- [WHAT TO DO]
The answer must consist of every line below that contains the word "server".

- [ENTRIES SUPPLIED]
`src/rtl/lfsr_sched_if.sv`:
```
// lfsr_sched_if
// Purpose : bundles the requester-facing signals of the shared LFSR word
//           server so that consumers and the server connect through one
//           port.
// Signals :
//   req       - level request per requester (driven by consumers)
//   gnt       - registered one-hot grant pulse (driven by the server)
//   rnd_data  - delivered 16-bit word, valid while rnd_valid is high
//   rnd_valid - high exactly when gnt is non-zero
// Modports: master = requester side, slave = server side.
interface lfsr_sched_if #(
  parameter int NUM_REQ = 4
) ();
  logic [NUM_REQ-1:0] req;
  logic [NUM_REQ-1:0] gnt;
  logic [15:0]        rnd_data;
  logic               rnd_valid;

  modport master (output req, input gnt, input rnd_data, input rnd_valid);
  modport slave  (input req, output gnt, output rnd_data, output rnd_valid);
endinterface

```
`src/rtl/lfsr_sched.sv`:
```
// lfsr_sched
// Purpose : shared pseudo-random word server. One 16-bit maximal-length
//           Fibonacci LFSR (x^16+x^14+x^13+x^11+1) is seeded, optionally
//           warmed up, and then serves one word per cycle to NUM_REQ
//           requesters under round-robin arbitration. A step counter
//           flags each completed 65535-step period.
// Parameters:
//   NUM_REQ - number of requesters (2..8)
//   WARMUP  - LFSR steps discarded after every seed load (0..255)
// Ports   :
//   clk         - rising-edge clock
//   reset       - asynchronous active-high reset
//   seed_load   - single-cycle strobe; load seed and restart
//   seed        - seed value, sampled with seed_load (0 is loaded as 1)
//   bus         - lfsr_sched_if slave: req in; gnt, rnd_data, rnd_valid out
//   seeded      - high while serving words
//   period_done - one-cycle pulse when the step counter wraps 65534 -> 0
// Build option:
//   LFSR_SCHED_FREERUN_EN - when defined, the LFSR steps every serving
//   cycle regardless of requests; when undefined, it steps only on grants
//   so the delivered stream is exactly the LFSR sequence.
module lfsr_sched #(
  parameter int NUM_REQ = 4,
  parameter int WARMUP  = 0
) (
  input  logic            clk,
  input  logic            reset,
  input  logic            seed_load,
  input  logic [15:0]     seed,
  lfsr_sched_if.slave     bus,
  output logic            seeded,
  output logic            period_done
);

  localparam int PTR_W = (NUM_REQ > 1) ? $clog2(NUM_REQ) : 1;

  typedef enum logic [1:0] {
    ST_UNSEEDED = 2'd0,
    ST_WARMUP   = 2'd1,
    ST_SERVE    = 2'd2
  } fsm_t;

  fsm_t               r_fsm;
  fsm_t               w_fsmNext;
  logic [15:0]        r_lfsr;
  logic [PTR_W-1:0]   r_rrPtr;
  logic [15:0]        r_stepCnt;
  logic [7:0]         r_warmCnt;
  logic [NUM_REQ-1:0] r_gnt;
  logic [15:0]        r_rndData;
  logic               r_rndValid;
  logic               r_periodDone;

  logic [15:0]        w_lfsrNext;
  logic [15:0]        w_seedClean;
  logic               w_grantHit;
  logic [PTR_W-1:0]   w_grantIdx;
  logic [PTR_W-1:0]   w_ptrNext;
  logic [NUM_REQ-1:0] w_grantOneHot;
  logic               w_step;
  logic               w_doGrant;

  // One Fibonacci step; an all-zero seed would lock the register, so it
  // is replaced by 1 on load.
  assign w_lfsrNext  = {r_lfsr[14:0], r_lfsr[15] ^ r_lfsr[13] ^ r_lfsr[12] ^ r_lfsr[10]};
  assign w_seedClean = (seed == 16'h0000) ? 16'h0001 : seed;

  // Round-robin search: first look at requesters at or above the pointer,
  // then wrap around to the ones below it.
  always_comb begin
    w_grantHit    = 1'b0;
    w_grantIdx    = '0;
    w_grantOneHot = '0;
    for (int j = 0; j < NUM_REQ; j++) begin
      if (!w_grantHit && (j >= int'(r_rrPtr)) && bus.req[j]) begin
        w_grantHit = 1'b1;
        w_grantIdx = PTR_W'(j);
      end
    end
    for (int j = 0; j < NUM_REQ; j++) begin
      if (!w_grantHit && (j < int'(r_rrPtr)) && bus.req[j]) begin
        w_grantHit = 1'b1;
        w_grantIdx = PTR_W'(j);
      end
    end
    for (int j = 0; j < NUM_REQ; j++) begin
      if (w_grantHit && (PTR_W'(j) == w_grantIdx)) begin
        w_grantOneHot[j] = 1'b1;
      end
    end
  end

  // Pointer moves to just past the winner, wrapping at NUM_REQ (which need
  // not be a power of two).
  assign w_ptrNext = (w_grantIdx == PTR_W'(NUM_REQ - 1)) ? '0 : (w_grantIdx + 1'b1);

  // Next-state and step/grant decisions. A seed load wins over everything
  // else in the same cycle.
  always_comb begin
    w_fsmNext = r_fsm;
    w_step    = 1'b0;
    w_doGrant = 1'b0;
    if (seed_load) begin
      if (WARMUP > 0) begin
        w_fsmNext = ST_WARMUP;
      end else begin
        w_fsmNext = ST_SERVE;
      end
    end else begin
      case (r_fsm)
        ST_UNSEEDED: begin
          w_fsmNext = ST_UNSEEDED;
        end
        ST_WARMUP: begin
          w_step = 1'b1;
          if (r_warmCnt <= 8'd1) begin
            w_fsmNext = ST_SERVE;
          end
        end
        ST_SERVE: begin
          w_doGrant = w_grantHit;
`ifdef LFSR_SCHED_FREERUN_EN
          w_step    = 1'b1;
`else
          w_step    = w_grantHit;
`endif
        end
        default: begin
          w_fsmNext = ST_UNSEEDED;
        end
      endcase
    end
  end

  // State register for the controller.
  always_ff @(posedge clk or posedge reset) begin
    if (reset) begin
      r_fsm <= ST_UNSEEDED;
    end else begin
      r_fsm <= w_fsmNext;
    end
  end

  // Datapath: LFSR, step counter, warm-up counter, arbitration pointer and
  // the registered grant/word outputs. rnd_data only changes on a grant so
  // it keeps the last delivered word while idle.
  always_ff @(posedge clk or posedge reset) begin
    if (reset) begin
      r_lfsr       <= 16'h0001;
      r_rrPtr      <= '0;
      r_stepCnt    <= 16'h0000;
      r_warmCnt    <= 8'h00;
      r_gnt        <= '0;
      r_rndData    <= 16'h0000;
      r_rndValid   <= 1'b0;
      r_periodDone <= 1'b0;
    end else begin
      r_gnt        <= '0;
      r_rndValid   <= 1'b0;
      r_periodDone <= 1'b0;
      if (seed_load) begin
        r_lfsr    <= w_seedClean;
        r_stepCnt <= 16'h0000;
        r_warmCnt <= 8'(WARMUP);
      end else begin
        if (w_step) begin
          r_lfsr <= w_lfsrNext;
          // 65535 steps make one full period, so the count wraps at 65534.
          if (r_stepCnt == 16'hFFFE) begin
            r_stepCnt    <= 16'h0000;
            r_periodDone <= 1'b1;
          end else begin
            r_stepCnt <= r_stepCnt + 16'h0001;
          end
        end
        if (r_fsm == ST_WARMUP) begin
          r_warmCnt <= r_warmCnt - 8'd1;
        end
        if (w_doGrant) begin
          r_gnt      <= w_grantOneHot;
          r_rndData  <= r_lfsr;
          r_rndValid <= 1'b1;
          r_rrPtr    <= w_ptrNext;
        end
      end
    end
  end

  assign bus.gnt       = r_gnt;
  assign bus.rnd_data  = r_rndData;
  assign bus.rnd_valid = r_rndValid;
  assign seeded        = (r_fsm == ST_SERVE);
  assign period_done   = r_periodDone;

endmodule

```
`src/flat_wrapper.sv`:
```
// flat-port wrapper written by rule: the top's interface ports become plain ports
module lfsr_sched_flat 
#(
  parameter int NUM_REQ = 4,
  parameter int WARMUP  = 0
)
  (clk, reset, seed_load, seed, seeded, period_done, bus_req, bus_gnt, bus_rnd_data, bus_rnd_valid);
  lfsr_sched_if #(.NUM_REQ(NUM_REQ)) bus_i ();
  input  logic clk;
  input  logic reset;
  input  logic seed_load;
  input  logic [15:0] seed;
  output logic seeded;
  output logic period_done;
  input wire logic [$bits(bus_i.req)-1:0] bus_req;
  output wire logic [$bits(bus_i.gnt)-1:0] bus_gnt;
  output wire logic [$bits(bus_i.rnd_data)-1:0] bus_rnd_data;
  output wire logic [$bits(bus_i.rnd_valid)-1:0] bus_rnd_valid;
  assign bus_i.req = bus_req;
  assign bus_gnt = bus_i.gnt;
  assign bus_rnd_data = bus_i.rnd_data;
  assign bus_rnd_valid = bus_i.rnd_valid;
  lfsr_sched #(.NUM_REQ(NUM_REQ), .WARMUP(WARMUP)) u_core (.clk(clk), .reset(reset), .seed_load(seed_load), .seed(seed), .bus(bus_i), .seeded(seeded), .period_done(period_done));
endmodule
```
`config.mk`:
```
export PLATFORM = sky130hd
export DESIGN_NAME = lfsr_sched_flat
export DESIGN_NICKNAME = d
export VERILOG_FILES = /design/src/rtl/lfsr_sched_if.sv /design/src/rtl/lfsr_sched.sv /design/src/flat_wrapper.sv
export SDC_FILE = /design/constraint.sdc
export NUM_CORES = 1
export LEC_CHECK = 0
export ABC_AREA = 1
export CORE_MARGIN = 4
export CORE_UTILIZATION = 30
export DETAILED_ROUTE_END_ITERATION = 12
export GPL_TIMING_DRIVEN = 0
export HOLD_SLACK_MARGIN = 0.08
export RECOVER_POWER = 100
export SLEW_MARGIN = 15
export SYNTH_ARGS = -nofsm -noshare
export SYNTH_HDL_FRONTEND = slang
export SYNTH_SLANG_ARGS = --single-unit
```
`constraint.sdc`:
```
create_clock -name clk -period 1.9 [get_ports clk]
set_input_delay 0.57 -clock clk [delete_from_list [all_inputs] [get_ports clk]]
set_output_delay 0.57 -clock clk [all_outputs]
set_load 0.02 [all_outputs]
```
After elaboration in Yosys (flattened, before gate mapping). Cells that the tools add are included.

Flip-flop bits (word level): 66. Word-level logic and storage cells: 100.

Add/subtract/negate cells: 3. $lt $le $gt $ge: 7. Equality and inequality tests: 9. Multiplexer cells: 40. Bitwise gates (word level): 4. Reductions and logical operators: 28.

Operators with widths (number): $mux W16 (6); $mux W1 (20); $add A16 B1 Y16 const B (1); $eq A16 B16 Y1 const B (1); $logic_and A1 B1 Y1 (16); $logic_not A16 Y1 (1); $mux W2 (8); $mux W8 (2); $le A8 B1 Y1 const B (1); $mux W4 (2); $sub A8 B1 Y8 const B (1); $logic_not A1 Y1 (6); $eq A2 B2 Y1 const A (2); $eq A2 B2 Y1 const B (2); $ge A1 B2 Y1 const A (2); $lt A1 B2 Y1 const A (2); $pmux W2 S2 (1); $reduce_and A2 Y1 (2); $reduce_bool A2 Y1 (2); $ne A3 B2 Y1 const B (1); $xor A1 B1 Y1 (3); $add A2 B1 Y2 const B (1); $eq A1 B2 Y1 const A (1); $eq A2 B1 Y1 const B (1); other kinds (6) (6).

Depth between registers and ports, before layout.
Word-level depth: 31. Depth in mapped cells: 10. Depth with buffers taken out: 10.

Least setup slack after synthesis. OpenSTA, ideal clock, no wires.

Kind: input -> register. Start: input port bus_req[2]. End: register u_core.r_rrPtr[1]. Setup time: 0.116 ns. Arrival: 1.302 ns. Data required time: 1.784 ns. Setup slack: 0.481 ns. Cell stages on the path: 6. Buffers on the path: 0. Path through: a21oi_4 -> nand3b_1 -> nand2_1 -> ha_1 -> nand2_1 -> nand2_1.

RTL lines: start, declared (line flat_wrapper.sv:15) `input wire logic [$bits(bus_i.req)-1:0] bus_req;`; $logic_and A1 B1 Y1 (line lfsr_sched.sv:75) `if (!w_grantHit && (j >= int'(r_rrPtr)) && bus.req[j]) begin`; $mux W1 (line lfsr_sched.sv:75); $logic_not A1 Y1 (line lfsr_sched.sv:75); $logic_and A1 B1 Y1 (line lfsr_sched.sv:75); $mux W1 (line lfsr_sched.sv:75); $logic_not A1 Y1 (line lfsr_sched.sv:81) `if (!w_grantHit && (j < int'(r_rrPtr)) && bus.req[j]) begin`; $logic_and A1 B1 Y1 (2 in series) (line lfsr_sched.sv:81); $mux W1 (line lfsr_sched.sv:81); $logic_not A1 Y1 (line lfsr_sched.sv:81); $logic_and A1 B1 Y1 (2 in series) (line lfsr_sched.sv:81); $mux W1 (line lfsr_sched.sv:81); $logic_not A1 Y1 (line lfsr_sched.sv:81); $logic_and A1 B1 Y1 (2 in series) (line lfsr_sched.sv:81); $mux W2 * (line lfsr_sched.sv:81); $add A2 B1 Y2 or $eq A2 B2 Y1 (tied branches) (line lfsr_sched.sv:95) `assign w_ptrNext = (w_grantIdx == PTR_W'(NUM_REQ - 1)) ? '0 : (w_grantIdx + 1'b1);`; $mux W2 * (line lfsr_sched.sv:95); named net u_core.w_ptrNext[1] (line lfsr_sched.sv:58) `logic [PTR_W-1:0] w_ptrNext;`; end signal, assigned (line lfsr_sched.sv:183) `r_rrPtr <= w_ptrNext;`; end, declared (line lfsr_sched.sv:46) `logic [PTR_W-1:0] r_rrPtr;`.

The timed path passes the listed nets; every way through them passes the cells marked *. A chain may end at the register's enable or synchronous reset.

Worst setup path after layout.
Start: register u_core.r_rndData[2], in the netlist u_core.bus.rnd_data[2]. End: output port bus_rnd_data[2].

RTL lines: start, declared (line lfsr_sched.sv:50) `logic [15:0] r_rndData;`; start signal, assigned (line lfsr_sched.sv:181) `r_rndData <= r_lfsr;`; end, declared (line flat_wrapper.sv:17) `output wire logic [$bits(bus_i.rnd_data)-1:0] bus_rnd_data;`.

No word-level cell between the ends.

==> metrics <==
status=finished, final reports clean; CTS tree=built; Syn-to-layout area delta=23.9%; starting density of the core=30.9%; CORE AREA=slightly above 10,000 um^2; synth warn=0; post-cts sizing count=3; clk slew on worst S/H paths=0.06 ns; sequential share of the synthesized area=44.8%; Post-CTS Setup Inserts=0; synthesized area=approximately 3200 um^2; # port buffers=45; minimum clock period=1.86 ns; Slew @ Worst Pin=0.655 ns; average size of a mapped cell=7.58 um^2; Seq pwr share=43.1%; Clock Latency Late Sink=around 0.33 ns; area of the multi-input gates=about 1400 um^2; max_cap viols=0; detailed-route DRC error count=0; layout cell share with drive strength beyond 1=just under 9%; register bit total from synthesis=57; largest net degree at the start of global routing=24; Setup crit end kind=output port; hold crit path type=register to register; internal power=around 0.0024 W; Crit Path Class=register to output port; gr ovfl total=0; post-DR vias/cell=4.57; Syn Inst Count=421; Leakage Power=1.87 nW; Hold Startpoint=u_core.bus.rnd_data[0]; crit-path max FO=2; Final #Nets=508; Net Count, Synth=between 400 and 500; reg2reg start=u_core.r_stepCnt[1]; worst path cell trace=clkdlybuf4s50_1; FILL cells=1,079; WHS=0.485 ns; fin area=3950 um^2; Num Clock Sinks=57; combinational power share=25.3%; P_sw=between 0.001 and 0.0015 W; vias in the first global route=2,856; arrival time worst endpoint=1.29 ns; Slew HR=56.1%; Die ar.=12,300 um^2; CP startpoint kind=register; via count=2,835; Placer Congestion=0.919; clk_skew=0.0118 ns; Power Density=between 800 and 900 nW/um^2; FF+latch area=1430 um^2; xor/xnor share of the synthesized area=1.37%; Final Max Tran Viols=0; final hold violations=0; mux cell area share after synthesis=0%; CTS H-tree depth=3; hold_buf cts=0; CP top delay family=buffers and inverters; site row count=37; chip width=111 um; Ant. Diodes=0; compound-gate portion of the synthesized area=8.16%; Longest Clk Path Bufs=2; Power Total=0.00352 W; io pins=46; Yosys cell types=27; dpl cell area=about 3900 um^2; Peak VDD IR=379 uV; die height=111 um; drt wl/cell=12.4 um; DRT antenna net count=0; Final setup viols=0; initial DRC count=roughly 160; Sw Share=between 30% and 40%; CP startpoint=u_core.bus.rnd_data[2]; GRT Util Overall=13.1%; simple-gate portion of the synthesized area=~33%; first-pass GRT wire length=13,500 um; drt pass-1 iters=4; unrepaired setup endpoints after global routing=no; CP bufs+invs=1; Adder-Cell Fraction of Synth Area=2.35%; slowest stage delay, CP=~0.61 ns; CP max-delay cell=clkdlybuf4s50_1; main combinational cell family by area after synthesis=simple AND/OR/NAND/NOR gates; drt total wl=approximately 7700 um; clock power share=31.7%; crit share post-route=97.8%; Core Util, Final=38.3%; Root Buffer=clkbuf_8; fmax=~0.54 GHz; initial antenna violation count=0; DP HPWL=5800 um; CP required=1.33 ns; total CTS buffers=9
routing by layer:
metal	track usage (%)	wire [um]
met5	0	0
met4	2.35	44
met3	3.98	398
met2	22.4	3680
met1	16.7	3560
sequential cells by signal (all words and copies together), names as in the netlist:
name	cells
u_core.bus.gnt	4
u_core.r_fsm	1
u_core.period_done	1
u_core.bus.rnd_valid	1
u_core.r_rrPtr	2
u_core.r_stepCnt	16
u_core.bus.rnd_data	16
u_core.r_lfsr	16
area by class of cell:
type	count	share of cell area, %
Multi-Input combinational cell	299	36.5
Buffer	17	3.23
Sequential cell	57	36.1
Clock inverter	3	1.08
Tap cell	136	4.31
Inverter	48	4.59
Clock buffer	13	3.77
Timing Repair Buffer	47	10.4
metrics by stage:
stage / cells / setup slack (ns) / setup TNS (ns)
floorplan: 421 / 0.481 / 0
global placement: 602 / -0.339 / -14.77
detailed placement: 604 / -0.342 / -9.70
CTS: 620 / 0.00426 / 0
global route: 620 / 0.00207 / 0
finish: 620 / 0.0421 / 0
cell usage in the layout, fill, tap and decap left out, types with 10 or more instances in the layout:
| cell | count |
|---|---|
| clkbuf_1 | 19 |
| dfrtp_1 | 56 |
| nand3_1 | 53 |
| clkbuf_8 | 10 |
| nor2_1 | 37 |
| o21ai_0 | 31 |
| inv_1 | 47 |
| nand2_1 | 132 |
| o21ai_1 | 13 |
| clkdlybuf4s50_1 | 28 |
final timing paths:
check	to	cells past startpoint	slack, ns
max	bus_rnd_data[2]	1	0.04
min	u_core.bus.rnd_data[0]	2	0.49
max reg2reg	u_core.r_stepCnt[14]	7	0.30
min reg2reg	u_core.bus.rnd_data[0]	2	0.49
max in group asynchronous	u_core.r_lfsr[0]	4	0.38
min in group asynchronous	u_core.r_stepCnt[2]	2	0.75
power by group through the flow:
stage | sequential [W] | clock [W] | combinational (W)
6_report | 0.00152 | 0.00112 | 0.000890
5_1_grt | 0.00154 | 0.00121 | 0.00100
4_1_cts | 0.00152 | 0.00115 | 0.000990
3_5_place_dp | 0.00154 | 0 | 0.000992
3_3_place_gp | 0.00154 | 0 | 0.000971
2_1_floorplan | 0.00163 | 0 | 0.000488
synth_stat cells, drive strengths merged:
cell type	number	share of area, %
nand2	135	16
dfrtp	56	44
nand3	54	8.9
inv	48	5.6
o21ai	44	6.9
nor2	38	4.7
buf	13	3.8
nand4	9	2.4
ha	6	2.4
clkbuf	4	0.47
xnor2	3	0.82
a21oi	2	1.0
nand3b	2	0.47
or2	2	0.39
xor2	2	0.55
dfstp	1	0.82
nor3	1	0.16
o21bai	1	0.24
logic make-up after synthesis:
| logic type | after synthesis |
|---|---|
| and+or+nand+nor | 241 |
| buffers and inverters | 65 |
| AOI/OAI and AO/OA | 47 |
| xor gates and xnor gates | 5 |
| DFF | 57 |
| adders and majority gates | 6 |
(Power assumes the default switching activity.)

- [SOLUTION TO THIS EXERCISE]
//           server so that consumers and the server connect through one
//   gnt       - registered one-hot grant pulse (driven by the server)
// Modports: master = requester side, slave = server side.
// Purpose : shared pseudo-random word server. One 16-bit maximal-length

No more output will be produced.